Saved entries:
========================================
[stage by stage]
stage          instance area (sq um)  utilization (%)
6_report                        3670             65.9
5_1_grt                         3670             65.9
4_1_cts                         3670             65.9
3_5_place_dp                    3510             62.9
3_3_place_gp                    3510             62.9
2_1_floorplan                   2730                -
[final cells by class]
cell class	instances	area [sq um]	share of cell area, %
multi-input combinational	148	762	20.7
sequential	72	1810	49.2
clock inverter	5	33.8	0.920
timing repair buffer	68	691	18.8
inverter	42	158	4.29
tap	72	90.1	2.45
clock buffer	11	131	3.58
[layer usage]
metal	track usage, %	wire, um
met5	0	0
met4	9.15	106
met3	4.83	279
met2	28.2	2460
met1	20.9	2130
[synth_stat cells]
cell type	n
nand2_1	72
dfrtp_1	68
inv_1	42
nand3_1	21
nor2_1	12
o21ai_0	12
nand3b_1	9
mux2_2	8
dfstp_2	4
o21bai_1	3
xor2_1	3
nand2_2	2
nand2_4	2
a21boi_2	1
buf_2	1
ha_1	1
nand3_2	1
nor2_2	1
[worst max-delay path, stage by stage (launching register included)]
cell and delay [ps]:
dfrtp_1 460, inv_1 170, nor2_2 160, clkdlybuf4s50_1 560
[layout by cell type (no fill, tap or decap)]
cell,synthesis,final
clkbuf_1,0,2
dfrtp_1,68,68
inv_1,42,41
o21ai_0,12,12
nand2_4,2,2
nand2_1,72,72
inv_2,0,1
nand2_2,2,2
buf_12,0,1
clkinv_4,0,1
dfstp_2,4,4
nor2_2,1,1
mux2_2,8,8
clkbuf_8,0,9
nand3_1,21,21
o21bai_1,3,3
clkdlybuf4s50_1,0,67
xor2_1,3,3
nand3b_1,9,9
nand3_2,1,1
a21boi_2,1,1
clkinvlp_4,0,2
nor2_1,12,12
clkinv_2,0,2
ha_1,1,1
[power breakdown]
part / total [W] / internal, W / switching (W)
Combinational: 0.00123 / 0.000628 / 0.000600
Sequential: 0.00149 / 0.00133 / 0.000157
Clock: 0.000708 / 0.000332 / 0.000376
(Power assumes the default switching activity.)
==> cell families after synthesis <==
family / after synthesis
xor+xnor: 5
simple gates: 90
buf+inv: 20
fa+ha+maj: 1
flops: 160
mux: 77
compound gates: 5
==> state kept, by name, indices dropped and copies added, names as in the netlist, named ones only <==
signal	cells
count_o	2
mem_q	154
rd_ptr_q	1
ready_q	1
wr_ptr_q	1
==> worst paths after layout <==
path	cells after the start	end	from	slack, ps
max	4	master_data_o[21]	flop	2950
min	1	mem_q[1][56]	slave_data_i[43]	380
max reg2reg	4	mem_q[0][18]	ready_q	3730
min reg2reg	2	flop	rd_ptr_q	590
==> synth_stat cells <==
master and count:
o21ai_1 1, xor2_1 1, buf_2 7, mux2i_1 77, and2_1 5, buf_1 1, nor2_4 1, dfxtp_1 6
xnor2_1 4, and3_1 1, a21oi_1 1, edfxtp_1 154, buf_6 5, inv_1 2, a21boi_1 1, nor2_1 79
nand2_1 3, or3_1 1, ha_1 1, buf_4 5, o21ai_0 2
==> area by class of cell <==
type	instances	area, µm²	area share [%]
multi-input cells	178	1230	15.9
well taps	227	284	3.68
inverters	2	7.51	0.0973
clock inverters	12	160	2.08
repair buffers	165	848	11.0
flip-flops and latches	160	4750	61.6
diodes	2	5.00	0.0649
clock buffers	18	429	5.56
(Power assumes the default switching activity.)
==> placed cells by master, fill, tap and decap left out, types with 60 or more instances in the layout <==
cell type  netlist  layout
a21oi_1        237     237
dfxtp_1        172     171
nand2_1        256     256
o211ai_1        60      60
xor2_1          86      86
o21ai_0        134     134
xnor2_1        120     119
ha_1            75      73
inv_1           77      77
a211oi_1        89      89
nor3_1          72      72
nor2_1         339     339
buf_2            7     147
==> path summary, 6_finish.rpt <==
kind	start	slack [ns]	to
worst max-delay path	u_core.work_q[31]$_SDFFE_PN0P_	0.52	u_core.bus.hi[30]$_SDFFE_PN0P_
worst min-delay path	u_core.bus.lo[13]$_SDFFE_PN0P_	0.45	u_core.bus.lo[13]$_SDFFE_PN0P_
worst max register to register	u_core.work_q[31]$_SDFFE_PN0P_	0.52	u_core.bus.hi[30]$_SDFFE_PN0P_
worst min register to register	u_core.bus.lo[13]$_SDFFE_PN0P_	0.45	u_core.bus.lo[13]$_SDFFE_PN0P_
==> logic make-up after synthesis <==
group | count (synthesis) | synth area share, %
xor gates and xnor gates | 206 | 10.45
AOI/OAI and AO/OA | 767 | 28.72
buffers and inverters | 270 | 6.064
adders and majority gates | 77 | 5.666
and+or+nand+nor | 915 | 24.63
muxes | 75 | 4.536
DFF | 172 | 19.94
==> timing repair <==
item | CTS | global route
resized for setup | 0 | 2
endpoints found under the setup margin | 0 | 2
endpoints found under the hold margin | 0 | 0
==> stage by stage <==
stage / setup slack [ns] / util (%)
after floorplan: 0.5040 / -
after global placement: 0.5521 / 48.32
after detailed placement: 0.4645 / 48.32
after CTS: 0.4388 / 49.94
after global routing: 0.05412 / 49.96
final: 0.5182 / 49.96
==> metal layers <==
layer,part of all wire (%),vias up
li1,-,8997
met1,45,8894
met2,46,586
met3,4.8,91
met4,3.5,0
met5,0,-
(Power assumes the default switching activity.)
File: config.mk
export PLATFORM = sky130hd
export DESIGN_NAME = proc_control_flat
export DESIGN_NICKNAME = d
export VERILOG_FILES = /design/src/rtl/proc_control_pkg.sv /design/src/rtl/proc_control_if.sv /design/src/rtl/proc_control_reg_dec.sv /design/src/rtl/proc_control.sv /design/src/flat_wrapper.sv
export SDC_FILE = /design/constraint.sdc
export NUM_CORES = 1
export LEC_CHECK = 0
export CORE_MARGIN = 4
export CORE_UTILIZATION = 39
export CTS_CLUSTER_SIZE = 40
export DETAILED_ROUTE_END_ITERATION = 7
export GPL_TIMING_DRIVEN = 0
export PLACE_DENSITY = 0.82
export SYNTH_ARGS = -nofsm -noshare
export SYNTH_HDL_FRONTEND = slang
export SYNTH_SLANG_ARGS = --single-unit
File: constraint.sdc
create_clock -name CLKb -period 4.3 [get_ports CLKb]
set_input_delay 1.29 -clock CLKb [delete_from_list [all_inputs] [get_ports CLKb]]
set_output_delay 1.29 -clock CLKb [all_outputs]
set_load 0.02 [all_outputs]
File: src/rtl/proc_control_pkg.sv
// rtl/proc_control_pkg.sv - opcodes, IR field positions and timestep constants for proc_control
package proc_control_pkg;

    localparam int IR_W = 9;
    localparam int NREG = 8;

    // Instruction format III XXX YYY
    localparam int OP_MSB = 8;
    localparam int OP_LSB = 6;
    localparam int RX_MSB = 5;
    localparam int RX_LSB = 3;
    localparam int RY_MSB = 2;
    localparam int RY_LSB = 0;

    typedef enum logic [2:0] {
        OP_MV   = 3'b000,
        OP_MVI  = 3'b001,
        OP_ADD  = 3'b010,
        OP_SUB  = 3'b011,
        OP_MVNZ = 3'b100
    } opcode_t;

    localparam logic [1:0] T0 = 2'd0;
    localparam logic [1:0] T1 = 2'd1;
    localparam logic [1:0] T2 = 2'd2;
    localparam logic [1:0] T3 = 2'd3;

endpackage

File: src/rtl/proc_control_if.sv
// rtl/proc_control_if.sv - control-unit bus: instruction/timestep inputs and datapath strobes
interface proc_control_if #(
    parameter int IR_W = 9,
    parameter int NREG = 8
);
    logic            Run;
    logic [IR_W-1:0] DIN;
    logic [1:0]      CNT;
    logic            Gnz;
    logic            CNT_CLR;
    logic            IRin;
    logic [NREG-1:0] Rin;
    logic [NREG-1:0] Rout;
    logic            DINout;
    logic            Ain;
    logic            Gin;
    logic            Gout;
    logic            AddSub;
    logic            Done;
    logic            Busy;
    logic            Err;

    modport master (
        output Run, DIN, CNT, Gnz,
        input  CNT_CLR, IRin, Rin, Rout, DINout, Ain, Gin, Gout, AddSub, Done, Busy, Err
    );

    modport slave (
        input  Run, DIN, CNT, Gnz,
        output CNT_CLR, IRin, Rin, Rout, DINout, Ain, Gin, Gout, AddSub, Done, Busy, Err
    );
endinterface

File: src/rtl/proc_control_reg_dec.sv
// rtl/proc_control_reg_dec.sv - 3-to-NREG one-hot register decoder with enable
module reg_dec #(
    parameter int NREG = 8
) (
    input  logic            en,
    input  logic [2:0]      sel,
    output logic [NREG-1:0] onehot
);

    // Select lines beyond the register count decode to all-zero
    always_comb begin
        onehot = '0;
        if (en && (int'(sel) < NREG)) onehot[sel] = 1'b1;
    end

endmodule

File: src/rtl/proc_control.sv
// rtl/proc_control.sv - multi-cycle processor control unit; CTRL_MVNZ_EN enables the mvnz opcode
module proc_control
    import proc_control_pkg::*;
#(
    parameter int IR_W = proc_control_pkg::IR_W,
    parameter int NREG = proc_control_pkg::NREG
) (
    input  logic          CLKb,
    input  logic          CLR,
    proc_control_if.slave bus
);

    logic [IR_W-1:0] ir;
    logic            busy;
    logic            err;
    logic [2:0]      op;
    logic            rin_en;
    logic            rout_en;
    logic            rout_sel_y;
    logic            undef_op;
    logic [2:0]      rout_idx;
    logic            is_arith;

    assign op         = ir[OP_MSB:OP_LSB];
    assign is_arith   = (op == OP_ADD) || (op == OP_SUB);
    assign rout_idx   = rout_sel_y ? ir[RY_MSB:RY_LSB] : ir[RX_MSB:RX_LSB];

`ifndef CTRL_MVNZ_EN
    logic unused_gnz;
    assign unused_gnz = bus.Gnz;
`endif

    // Strobe decode from IR and timestep; everything is held low while CLR is asserted
    always_comb begin
        rin_en      = 1'b0;
        rout_en     = 1'b0;
        rout_sel_y  = 1'b0;
        undef_op    = 1'b0;
        bus.DINout  = 1'b0;
        bus.Ain     = 1'b0;
        bus.Gin     = 1'b0;
        bus.Gout    = 1'b0;
        bus.AddSub  = 1'b0;
        bus.Done    = 1'b0;
        if (!CLR) begin
            case (bus.CNT)
                T1: begin
                    case (op)
                        OP_MV: begin
                            rout_en    = 1'b1;
                            rout_sel_y = 1'b1;
                            rin_en     = 1'b1;
                            bus.Done   = 1'b1;
                        end
                        OP_MVI: begin
                            bus.DINout = 1'b1;
                            rin_en     = 1'b1;
                            bus.Done   = 1'b1;
                        end
                        OP_ADD, OP_SUB: begin
                            rout_en    = 1'b1;
                            bus.Ain    = 1'b1;
                        end
`ifdef CTRL_MVNZ_EN
                        OP_MVNZ: begin
                            rout_en    = bus.Gnz;
                            rout_sel_y = 1'b1;
                            rin_en     = bus.Gnz;
                            bus.Done   = 1'b1;
                        end
`endif
                        default: begin
                            bus.Done   = 1'b1;
                            undef_op   = 1'b1;
                        end
                    endcase
                end
                T2: begin
                    if (is_arith) begin
                        rout_en    = 1'b1;
                        rout_sel_y = 1'b1;
                        bus.Gin    = 1'b1;
                        bus.AddSub = (op == OP_SUB);
                    end
                end
                T3: begin
                    // Single-step opcodes never reach T3; if one does, just finish it
                    bus.Done = 1'b1;
                    if (is_arith) begin
                        bus.Gout = 1'b1;
                        rin_en   = 1'b1;
                    end
                end
                default: ;
            endcase
        end
    end

    reg_dec #(.NREG(NREG)) u_rin_dec (
        .en     (rin_en),
        .sel    (ir[RX_MSB:RX_LSB]),
        .onehot (bus.Rin)
    );

    reg_dec #(.NREG(NREG)) u_rout_dec (
        .en     (rout_en),
        .sel    (rout_idx),
        .onehot (bus.Rout)
    );

    assign bus.IRin    = !CLR && bus.Run && (bus.CNT == T0);
    assign bus.CNT_CLR = CLR || bus.Done || ((bus.CNT == T0) && !bus.Run);
    assign bus.Busy    = busy;
    assign bus.Err     = err;

    // IR capture, busy tracking and sticky error, on the same edge as the timestep counter
    always_ff @(negedge CLKb or posedge CLR) begin
        if (CLR) begin
            ir   <= '0;
            busy <= 1'b0;
            err  <= 1'b0;
        end else begin
            if (bus.IRin) begin
                ir   <= bus.DIN;
                busy <= 1'b1;
            end else if (bus.Done) begin
                busy <= 1'b0;
            end
            if (undef_op) err <= 1'b1;
        end
    end

endmodule

File: src/flat_wrapper.sv
// flat-port wrapper written by rule: the top's interface ports become plain ports
module proc_control_flat import proc_control_pkg::*;
#(
    parameter int IR_W = proc_control_pkg::IR_W,
    parameter int NREG = proc_control_pkg::NREG
)
  (CLKb, CLR, bus_Run, bus_DIN, bus_CNT, bus_Gnz, bus_CNT_CLR, bus_IRin, bus_Rin, bus_Rout, bus_DINout, bus_Ain, bus_Gin, bus_Gout, bus_AddSub, bus_Done, bus_Busy, bus_Err);
  proc_control_if #(.IR_W(IR_W), .NREG(NREG)) bus_i ();
  input  logic CLKb;
  input  logic CLR;
  input wire logic [$bits(bus_i.Run)-1:0] bus_Run;
  input wire logic [$bits(bus_i.DIN)-1:0] bus_DIN;
  input wire logic [$bits(bus_i.CNT)-1:0] bus_CNT;
  input wire logic [$bits(bus_i.Gnz)-1:0] bus_Gnz;
  output wire logic [$bits(bus_i.CNT_CLR)-1:0] bus_CNT_CLR;
  output wire logic [$bits(bus_i.IRin)-1:0] bus_IRin;
  output wire logic [$bits(bus_i.Rin)-1:0] bus_Rin;
  output wire logic [$bits(bus_i.Rout)-1:0] bus_Rout;
  output wire logic [$bits(bus_i.DINout)-1:0] bus_DINout;
  output wire logic [$bits(bus_i.Ain)-1:0] bus_Ain;
  output wire logic [$bits(bus_i.Gin)-1:0] bus_Gin;
  output wire logic [$bits(bus_i.Gout)-1:0] bus_Gout;
  output wire logic [$bits(bus_i.AddSub)-1:0] bus_AddSub;
  output wire logic [$bits(bus_i.Done)-1:0] bus_Done;
  output wire logic [$bits(bus_i.Busy)-1:0] bus_Busy;
  output wire logic [$bits(bus_i.Err)-1:0] bus_Err;
  assign bus_i.Run = bus_Run;
  assign bus_i.DIN = bus_DIN;
  assign bus_i.CNT = bus_CNT;
  assign bus_i.Gnz = bus_Gnz;
  assign bus_CNT_CLR = bus_i.CNT_CLR;
  assign bus_IRin = bus_i.IRin;
  assign bus_Rin = bus_i.Rin;
  assign bus_Rout = bus_i.Rout;
  assign bus_DINout = bus_i.DINout;
  assign bus_Ain = bus_i.Ain;
  assign bus_Gin = bus_i.Gin;
  assign bus_Gout = bus_i.Gout;
  assign bus_AddSub = bus_i.AddSub;
  assign bus_Done = bus_i.Done;
  assign bus_Busy = bus_i.Busy;
  assign bus_Err = bus_i.Err;
  proc_control #(.IR_W(IR_W), .NREG(NREG)) u_core (.CLKb(CLKb), .CLR(CLR), .bus(bus_i));
endmodule
==> reports/qor.tcl <==
set qor(io_pins) 41
set qor(syn_inst) 89
set qor(dpl.cell_count) 154
set qor(gr_overflow_total) 0
set qor(wl_microns) 3780
set qor(drcViolationCount) 0
set qor(multi_input_comb_area_sq_um) 818
set qor(floorplan.die_area_sq_um) 2870
set qor(yosysWarningCount) 0
set qor(cts_inserted_buffers) 3
set qor(tritoncts) {yes}
set qor(post_layout_nonfiller_instances) 177
set qor(timing_hold_violations_final) 0
set qor(yosys-top-cells-area) {dfrtn_1, mux2_2, nor2_1}
set qor(die_h_microns) 53.6
set qor(failed_checks) {negative setup slack}
set qor(predominant_post_synthesis_flop_cell) {dfrtn_1}
set qor(cell_area_after_placement_sq_um) 1520
set qor(yosysSeqAreaShare_pct) 34.0
set qor(power.sequential.fraction_pct) 34.2
set qor(mappedNetlistNets) 108
set qor(power_report.internal_total_w) 0.000290
set qor(crit_path_max_fanout) 5
set qor(timing.rr.start) {u_core.ir[8]}
set qor(grt_start_max_net_pins) 15
set qor(critical_path_class) {reg2out}
set qor(diodes) 0
set qor(worst_slew_margin_rel_pct) 68.0
set qor(clock_latency_of_the_later_clocked_register_in_the_worst_skew_pair_ns) 0.27
set qor(worst_supply_voltage_drop_on_vdd_mv) 0.417
set qor(postRouteAntennaNets) 0
set qor(tightestPinTransition_ns) 0.479
set qor(num-nets-final) 170
set qor(first_global_vias) 966
set qor(cts_root_buffer) {clkbuf_4}
set qor(fp.dieW_microns) 53.6
set qor(port_buffers) 38
set qor(p_leak_nw) 0.752
set qor(synthDistinctLibCells) 28
set qor(cts_sinks) 11
set qor(vias) 990
set qor(fraction_of_final_layout_cells_sized_beyond_drive_strength_1_pct) 72.7
set qor(asyncSetResetFlopFracSynth_pct) 100
set qor(cell_area_after_synthesis_sq_um) 810
set qor(avgSynthCellArea_sq_um) 9.10
set qor(initial_core_util_pct) 41.3
set qor(synth-seq-cells) 11
set qor(run_status) {complete, but fails checks}
set qor(clock_tree.buffer_depth) 2
set qor(pwr_density_cell_nw_per_um2) 273
set qor(grt_setup_unrepaired) {true}
set qor(timing.hold.worst.class) {reg2reg}
set qor(dp_worst_setup_slack_ns) -1.49
set qor(dr.pass1.iters) 4
set qor(clock-skew-final_ns) 0.0000415
set qor(routed_wire_length_per_instance_microns) 21.4
set qor(cts.reportedPaths.clkPinSlew_ns) 0.05
set qor(endpoint_kind) {primary output}
set qor(timing.reg2reg.setup_slack_ns) 3.00
set qor(power.switching_fraction_pct) 40.3
set qor(synth_largest_area_cell) {dfrtn_1}
set qor(synthDominantCellAreaShare_pct) 34.0
set qor(timing.max_cap.violations) 0
set qor(viasPerCell) 5.59
set qor(globalRouteTotalUtil_pct) 23.9
set qor(combPwrFrac_pct) 51.6
set qor(antenna_violations_before_repair) 0
set qor(worstHoldStart) {u_core.bus.Busy}
set qor(synthToLayoutAreaGrowth_pct) 120
set qor(setup_viol) 24
set qor(worstPathArrival_ns) 4.31
set qor(power.switching_w) 0.000196
set qor(sequential_cell_area_sq_um) 275
set qor(gp_routability_congestion) 0.752
set qor(detailedRoute.firstIterationViolations) 8
set qor(worst_setup_path_startpoint) {u_core.ir[6]}
set qor(fp.coreArea_sq_um) 1960
set qor(power.clock.fraction_pct) 14.2
set qor(required_ns) 3.01
set qor(synth_edf_count) 0
set qor(report.power.total_w) 0.000486
set qor(place.detailed.hpwl_microns) 1890
set qor(drv_slew) 0
set qor(layout.filler_cells) 74
set qor(grt_pass1_wl_microns) 4890
set qor(ctsHtreeMaxLevel) 1
set qor(stdcell_area_sq_um) 1780
set qor(setup_slack_ns) -1.30
set qor(setup.worst_path.start_class) {flip-flop}
set qor(fp-row-count) 16
==> critical path, cell delays in order, from the launching register on <==
cell and delay [ns]:
dfrtn_1 0.41, or4b_4 0.58, a21oi_4 0.25, buf_6 0.14, mux2i_4 0.30, nor2_4 0.05
buf_6 0.14
==> cell families (layout without fill, tap and decap cells) <==
family	count (synthesis)	in the layout	share of synthesized area, %
compound gates	8	8	7.26
fa+ha+maj	4	4	6.18
buf+inv	7	68	4.17
flops	11	11	34.0
mux	13	13	17.9
simple gates	46	46	30.4
==> layout by cell type (no fill, tap or decap), drive strengths merged, types with 2 or more instances in the layout <==
master / synthesis / layout
inv: 4 / 4
mux2: 12 / 12
nand2b: 9 / 9
dfrtn: 11 / 11
nor3: 3 / 3
nand3: 2 / 2
clkdlybuf4s50: 0 / 10
a21oi: 2 / 2
nor3b: 3 / 3
nand2: 5 / 5
ha: 4 / 4
buf: 1 / 46
o21ai: 2 / 2
nor2: 17 / 17
clkbuf: 2 / 7
==> worst paths after layout <==
check / to / cells past startpoint
max in group asynchronous: u_core.ir[1] / 2
min reg2reg: u_core.bus.Busy / 2
max reg2reg: u_core.bus.Busy / 5
max: bus_Rout[1] / 6
min in group asynchronous: u_core.ir[7] / 2
min: u_core.bus.Busy / 2
==> per-layer routing <==
metal	GRT usage, %	part of all wire, %
met1	28.2	35
met2	43.7	53
met3	3.32	6.5
met4	8.51	5.8
met5	0	0
==> final cells by class <==
| class | instances | share of cell area (%) |
|---|---|---|
| Timing Repair Buffer | 58 | 30.8 |
| Buffer | 2 | 2.81 |
| Tap cell | 27 | 1.90 |
| Multi-Input combinational cell | 71 | 46.0 |
| Inverter | 4 | 1.55 |
| Clock buffer | 4 | 1.48 |
| Sequential cell | 11 | 15.5 |
==> through the flow <==
step / setup TNS [ns] / util (%) / hold slack [ns]
final: -22.66 / 90.6 / 0.495
after global routing: -23.71 / 90.6 / 0.541
after CTS: -21.45 / 87.4 / 0.476
after detailed placement: -33.02 / 77.3 / 0.445
after global placement: -31.61 / 77.3 / 0.417
after floorplan: -12.53 / - / 0.435
==> synthesized netlist by cell type, types with 2 or more instances <==
cell type  count
nand3_1        2
inv_1          4
nand2_1        5
clkbuf_1       2
nand2b_1       9
mux2_2        12
nor2_1        17
nor3_1         3
ha_1           4
nor3b_1        3
dfrtn_1       11
==> flip-flops by register name (all words and copies together), names as in the netlist <==
signal,count
u_core.bus.Err,1
u_core.ir,9
u_core.bus.Busy,1
==> power groups by stage <==
stage,sequential [W],combinational [W],clock (W)
finish,0.000166,0.000251,0.0000690
CTS,0.000157,0.000224,0.0000705
global route,0.000168,0.000262,0.0000780
detailed placement,0.000161,0.000184,0
global placement,0.000157,0.000179,0
floorplan,0.000156,0.000134,0
==> repair_timing <==
action / CTS / global route
endpoints found under the setup margin: 36 / 25
cloned: 1 / 0
hold buffers: 0 / 0
pin swaps: 9 / 7
gates resized for setup: 167 / 6
setup buffers: 12 / 7
Power figures use the tool's default switching activity.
========================================
Task item:
Please copy every line of the data that carries the string "inverters".

Exercise output:
inverters	2	7.51	0.0973
clock inverters	12	160	2.08
buffers and inverters | 270 | 6.064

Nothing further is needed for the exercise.